Aurihydrargyrumit (IMA-Symbol Ahg[2]) ist ein sehr selten vorkommendes Mineral aus der Mineralklasse der „Elemente“ mit der chemischen Zusammensetzung Au6Hg5[1] und damit chemisch gesehen ein natürliches Goldamalgam.

Aurihydrargyrumit kristallisiert im hexagonalen Kristallsystem, konnte bisher jedoch nur in Form von unregelmäßigen (xenomorphen) Körnern und gelegentlich zumindest teilweise eigengestaltigen (hypidiomorphen), hexagonalen Kristallen bis zwei Mikrometer Größe gefunden werden. Das Mineral ist in jeder Form undurchsichtig (opak) und zeigt auf den Oberflächen der silbrigen bis silbergrauen Kristalle einen metallischen Glanz.
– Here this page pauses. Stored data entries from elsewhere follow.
<file path="config.mk">
export PLATFORM = sky130hd
export DESIGN_NAME = cpu
export DESIGN_NICKNAME = cpu
export VERILOG_FILES = /design/flow/design.v
export SDC_FILE = /design/flow/constraint.sdc
export NUM_CORES = 4
export LEC_CHECK = 0
export CAP_MARGIN = 20
export CORE_MARGIN = 2
export CORE_UTILIZATION = 72
export CTS_CLUSTER_SIZE = 44
export SETUP_SLACK_MARGIN = 1.38
export SLEW_MARGIN = 20
</file>
<file path="constraint.sdc">
create_clock -name core_clock -period 5.24 [get_ports {clk}]
set_input_delay 1.0480 -clock core_clock [delete_from_list [all_inputs] [get_ports {clk}]]
set_output_delay 1.0480 -clock core_clock [all_outputs]
set_load 0.01 [all_outputs]
</file>
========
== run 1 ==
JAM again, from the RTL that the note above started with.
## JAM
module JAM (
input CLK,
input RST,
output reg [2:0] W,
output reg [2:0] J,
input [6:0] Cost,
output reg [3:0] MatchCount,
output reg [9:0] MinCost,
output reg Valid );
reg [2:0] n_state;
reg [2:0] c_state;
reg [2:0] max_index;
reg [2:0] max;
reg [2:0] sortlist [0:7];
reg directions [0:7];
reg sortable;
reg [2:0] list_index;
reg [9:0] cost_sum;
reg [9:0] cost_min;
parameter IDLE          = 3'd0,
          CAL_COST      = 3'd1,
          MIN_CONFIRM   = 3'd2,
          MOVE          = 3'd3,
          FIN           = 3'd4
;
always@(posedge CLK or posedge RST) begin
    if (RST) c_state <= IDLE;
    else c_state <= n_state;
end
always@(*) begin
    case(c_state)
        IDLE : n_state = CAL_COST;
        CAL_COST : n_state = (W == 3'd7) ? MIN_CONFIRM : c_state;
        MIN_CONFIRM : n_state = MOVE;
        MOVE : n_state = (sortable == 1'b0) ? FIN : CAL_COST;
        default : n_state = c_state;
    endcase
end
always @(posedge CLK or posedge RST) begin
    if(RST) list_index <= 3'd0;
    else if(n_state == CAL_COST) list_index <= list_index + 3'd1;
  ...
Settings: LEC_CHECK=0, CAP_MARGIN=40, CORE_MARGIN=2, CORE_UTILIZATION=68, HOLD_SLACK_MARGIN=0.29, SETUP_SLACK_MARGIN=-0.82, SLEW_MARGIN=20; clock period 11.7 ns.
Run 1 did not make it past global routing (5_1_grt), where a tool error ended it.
Wie alle Amalgame ist auch Aurihydrargyrumit relativ weich mit einer Mohshärte von etwa 2,5 sowie duktil, das heißt plastisch verformbar.

Etymologie und Geschichte

Die synthetische Verbindung Au6Hg5 war durch Untersuchungen der Phasenbeziehungen der Legierungsbildung im Au-Hg-System bereits lange vor der Entdeckung der natürlichen Mineralbildung bekannt. So beschrieb Tommie Lindahl 1970 eine durch Reduktion von Gold- und Quecksilberionen synthetisierte, metastabile Au6Hg5-Phase, die bei Raumtemperatur stabil ist und sich bei Temperaturen von über 70 °C durch Auslaugung des Quecksilbers verändert.[7]

Die natürliche Mineralbildung des Goldamalgams Aurihydrargyrumit wurde erstmals in einer Seifenlagerstätte in der Mitte des Flusses Oda nahe Iyoki in der Gemeinde Uchiko (Präfektur Ehime) auf der japanischen Insel Shikoku entdeckt. Die Analyse und Erstbeschreibung erfolgte durch Daisuke Nishio-Hamane, Takahiro Tanaka und Tetsuo Minakawa, die das Mineral nach dessen Zusammensetzung aus Gold (lateinisch aurum; hier Auri) und Quecksilber (lateinisch hydrargyrum) sowie dem für Minerale üblichen Anhang „-it“ benannten.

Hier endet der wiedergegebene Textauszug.